● **Exercise objective**:
Exactly as given, repeat all of the entries.

[Saved data entries]

============================================================

What follows belongs to an exercise in optimizing a design on an open flow for small area; a production flow would make more cautious choices.
Function was checked by simulation only, so behaviour that the tests miss may differ from the original.
Power and IR drop assume default switching activity.

==> flow/design.v (excerpt) <==
module tally_block #(
    parameter integer NT = 2,
    parameter integer NP = 4
) (
    input  wire          clk,
    input  wire          rst,
    input  wire          we,
    input  wire          re,
    input  wire [11:0]   addr,
    input  wire [31:0]   wdata,
    output reg  [31:0]   rdata,
    input  wire [7:0]    tb_evt,
    input  wire [31:0]   car_evt,
    input  wire          grid_evt,
    output wire [NP-1:0] tal_pin,
    output wire [NP-1:0] tal_oe,
    output wire [NT-1:0] trig
);
Size: ~5,900 cells after synthesis, roughly 690 flip-flops.
export LEC_CHECK = 0
export ABC_AREA = 1
export CAP_MARGIN = 25
export CORE_MARGIN = 2
export CORE_UTILIZATION = 45
export PLACE_DENSITY = 0.6
export SETUP_SLACK_MARGIN = 0.3
export SLEW_MARGIN = 20
create_clock -name core_clock -period 25.0 [get_ports {clk}]
standard.sh (not shown) runs the stock make flow with config.mk's settings and CLKGATE_MAP_FILE= SYNTH_SCRIPT=/design/flow/synth_recipe.tcl, a recipe that flattens the netlist after the stock synthesis.
==> flow/flow/run.sh <==
#!/bin/bash
# Own layout flow: the standard flow (standard.sh) with four changes.
#  1. Synthesis: ORFS's synth.tcl with only its ABC script replaced by
#     flow/area.script (area-oriented mapping). The Yosys passes before ABC,
#     and so the register names and cells, are the standard synthesis's.
#  2. Global placement stays timing-driven, but does not keep the resizer's
#     buffering from its timing-driven iterations (GPL_KEEP_OVERFLOW=0).
#  3. CTS without dummy loads, with clkbuf_2 / clkbuf_4 and sink clusters of at
#     most 6 flip-flops within 80 um (CTS_ARGS). The tree
#     stays balanced; no register's clock is skewed on purpose.
#  4. Every input and output port still gets its own buffer, a buf_2 in place
#     of the delay buffer ORFS picks (BUFFER_PORTS_ARGS).
# Floorplan, power grid, tap cells, port buffers, repair and routing are the
# standard flow's. Tool output: own_flow_make.log and orfs/logs/.
set -euo pipefail
W=$PWD
# synthesis script: ORFS's synth.tcl with only the ABC script replaced
sed 's|log_cmd abc {\*}$abc_args|log_cmd abc {*}[lreplace $abc_args 1 1 $::env(MY_ABC_SCRIPT)]|' \
    "$FLOW_HOME/scripts/synth.tcl" > "$W/own_synth_core.tcl"
grep -q MY_ABC_SCRIPT "$W/own_synth_core.tcl"
sed "s|source \$::env(SCRIPTS_DIR)/synth.tcl|source $W/own_synth_core.tcl|" \
    "$W/synth_recipe.tcl" > "$W/own_synth.tcl"
grep -q own_synth_core "$W/own_synth.tcl"
sed "s|SYNTH_SCRIPT=[^ ]*|SYNTH_SCRIPT=$W/own_synth.tcl|" "$W/standard.sh" > "$W/own_standard.sh"
grep -q own_synth.tcl "$W/own_standard.sh"
export MY_ABC_SCRIPT="$W/flow/area.script"
export GPL_KEEP_OVERFLOW=0
export BUFFER_PORTS_ARGS="-buffer_cell sky130_fd_sc_hd__buf_2"
export CTS_ARGS="-sink_clustering_enable -repair_clock_nets -sink_clustering_size 6 -sink_clustering_max_diameter 80 -buf_list {sky130_fd_sc_hd__clkbuf_2 sky130_fd_sc_hd__clkbuf_4} -dont_use_dummy_load"
bash "$W/own_standard.sh" finish > "$W/own_flow_make.log" 2>&1
test -f "$W/out/final.def"
==> flow/flow/area.script <==
strash
ifraig
scorr
dc2
strash
&get -n
&st
&syn2
&dch
&nf -R 50
&put
Edit:
--- a/flow/flow/run.sh
+++ b/flow/flow/run.sh
@@ -2 +2 @@
-# Own layout flow: the standard flow (standard.sh) with four changes.
+# Own layout flow: the standard flow (standard.sh) with three changes.
@@ -8,2 +8 @@
-#  3. CTS without dummy loads, with clkbuf_2 / clkbuf_4 and sink clusters of at
-#     most 6 flip-flops within 80 um (CTS_ARGS). The tree
+#  3. CTS without dummy loads, with clkbuf_4 / clkbuf_8 (CTS_ARGS). The tree
@@ -11,2 +9,0 @@
-#  4. Every input and output port still gets its own buffer, a buf_2 in place
-#     of the delay buffer ORFS picks (BUFFER_PORTS_ARGS).
@@ -29 +26 @@
-export CTS_ARGS="-sink_clustering_enable -repair_clock_nets -sink_clustering_size 6 -sink_clustering_max_diameter 80 -buf_list {sky130_fd_sc_hd__clkbuf_2 sky130_fd_sc_hd__clkbuf_4} -dont_use_dummy_load"
+export CTS_ARGS="-sink_clustering_enable -repair_clock_nets -buf_list {sky130_fd_sc_hd__clkbuf_4 sky130_fd_sc_hd__clkbuf_8} -dont_use_dummy_load"
==> flow/flow/area.script (replaced) <==
strash
ifraig
scorr
dc2
strash
&get -n
&st
&syn2
&dch
&nf -R 50
&put
buffer -c
topo
upsize -c
dnsize -c
- CORE_UTILIZATION: 45 -> 40
What happened: The new run produced a clean layout; via count falls by 0.67%; combinational power stays flat; register-to-register slack improved by 0.63 ns; power rises by 11%.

============================================================

● **Solution for this task**:
What follows belongs to an exercise in optimizing a design on an open flow for small area; a production flow would make more cautious choices.
Function was checked by simulation only, so behaviour that the tests miss may differ from the original.
Power and IR drop assume default switching activity.

==> flow/design.v (excerpt) <==
module tally_block #(
    parameter integer NT = 2,
    parameter integer NP = 4
) (
    input  wire          clk,
    input  wire          rst,
    input  wire          we,
    input  wire          re,
    input  wire [11:0]   addr,
    input  wire [31:0]   wdata,
    output reg  [31:0]   rdata,
    input  wire [7:0]    tb_evt,
    input  wire [31:0]   car_evt,
    input  wire          grid_evt,
    output wire [NP-1:0] tal_pin,
    output wire [NP-1:0] tal_oe,
    output wire [NT-1:0] trig
);
Size: ~5,900 cells after synthesis, roughly 690 flip-flops.
export LEC_CHECK = 0
export ABC_AREA = 1
export CAP_MARGIN = 25
export CORE_MARGIN = 2
export CORE_UTILIZATION = 45
export PLACE_DENSITY = 0.6
export SETUP_SLACK_MARGIN = 0.3
export SLEW_MARGIN = 20
create_clock -name core_clock -period 25.0 [get_ports {clk}]
standard.sh (not shown) runs the stock make flow with config.mk's settings and CLKGATE_MAP_FILE= SYNTH_SCRIPT=/design/flow/synth_recipe.tcl, a recipe that flattens the netlist after the stock synthesis.
==> flow/flow/run.sh <==
#!/bin/bash
# Own layout flow: the standard flow (standard.sh) with four changes.
#  1. Synthesis: ORFS's synth.tcl with only its ABC script replaced by
#     flow/area.script (area-oriented mapping). The Yosys passes before ABC,
#     and so the register names and cells, are the standard synthesis's.
#  2. Global placement stays timing-driven, but does not keep the resizer's
#     buffering from its timing-driven iterations (GPL_KEEP_OVERFLOW=0).
#  3. CTS without dummy loads, with clkbuf_2 / clkbuf_4 and sink clusters of at
#     most 6 flip-flops within 80 um (CTS_ARGS). The tree
#     stays balanced; no register's clock is skewed on purpose.
#  4. Every input and output port still gets its own buffer, a buf_2 in place
#     of the delay buffer ORFS picks (BUFFER_PORTS_ARGS).
# Floorplan, power grid, tap cells, port buffers, repair and routing are the
# standard flow's. Tool output: own_flow_make.log and orfs/logs/.
set -euo pipefail
W=$PWD
# synthesis script: ORFS's synth.tcl with only the ABC script replaced
sed 's|log_cmd abc {\*}$abc_args|log_cmd abc {*}[lreplace $abc_args 1 1 $::env(MY_ABC_SCRIPT)]|' \
    "$FLOW_HOME/scripts/synth.tcl" > "$W/own_synth_core.tcl"
grep -q MY_ABC_SCRIPT "$W/own_synth_core.tcl"
sed "s|source \$::env(SCRIPTS_DIR)/synth.tcl|source $W/own_synth_core.tcl|" \
    "$W/synth_recipe.tcl" > "$W/own_synth.tcl"
grep -q own_synth_core "$W/own_synth.tcl"
sed "s|SYNTH_SCRIPT=[^ ]*|SYNTH_SCRIPT=$W/own_synth.tcl|" "$W/standard.sh" > "$W/own_standard.sh"
grep -q own_synth.tcl "$W/own_standard.sh"
export MY_ABC_SCRIPT="$W/flow/area.script"
export GPL_KEEP_OVERFLOW=0
export BUFFER_PORTS_ARGS="-buffer_cell sky130_fd_sc_hd__buf_2"
export CTS_ARGS="-sink_clustering_enable -repair_clock_nets -sink_clustering_size 6 -sink_clustering_max_diameter 80 -buf_list {sky130_fd_sc_hd__clkbuf_2 sky130_fd_sc_hd__clkbuf_4} -dont_use_dummy_load"
bash "$W/own_standard.sh" finish > "$W/own_flow_make.log" 2>&1
test -f "$W/out/final.def"
==> flow/flow/area.script <==
strash
ifraig
scorr
dc2
strash
&get -n
&st
&syn2
&dch
&nf -R 50
&put
Edit:
--- a/flow/flow/run.sh
+++ b/flow/flow/run.sh
@@ -2 +2 @@
-# Own layout flow: the standard flow (standard.sh) with four changes.
+# Own layout flow: the standard flow (standard.sh) with three changes.
@@ -8,2 +8 @@
-#  3. CTS without dummy loads, with clkbuf_2 / clkbuf_4 and sink clusters of at
-#     most 6 flip-flops within 80 um (CTS_ARGS). The tree
+#  3. CTS without dummy loads, with clkbuf_4 / clkbuf_8 (CTS_ARGS). The tree
@@ -11,2 +9,0 @@
-#  4. Every input and output port still gets its own buffer, a buf_2 in place
-#     of the delay buffer ORFS picks (BUFFER_PORTS_ARGS).
@@ -29 +26 @@
-export CTS_ARGS="-sink_clustering_enable -repair_clock_nets -sink_clustering_size 6 -sink_clustering_max_diameter 80 -buf_list {sky130_fd_sc_hd__clkbuf_2 sky130_fd_sc_hd__clkbuf_4} -dont_use_dummy_load"
+export CTS_ARGS="-sink_clustering_enable -repair_clock_nets -buf_list {sky130_fd_sc_hd__clkbuf_4 sky130_fd_sc_hd__clkbuf_8} -dont_use_dummy_load"
==> flow/flow/area.script (replaced) <==
strash
ifraig
scorr
dc2
strash
&get -n
&st
&syn2
&dch
&nf -R 50
&put
buffer -c
topo
upsize -c
dnsize -c
- CORE_UTILIZATION: 45 -> 40
What happened: The new run produced a clean layout; via count falls by 0.67%; combinational power stays flat; register-to-register slack improved by 0.63 ns; power rises by 11%.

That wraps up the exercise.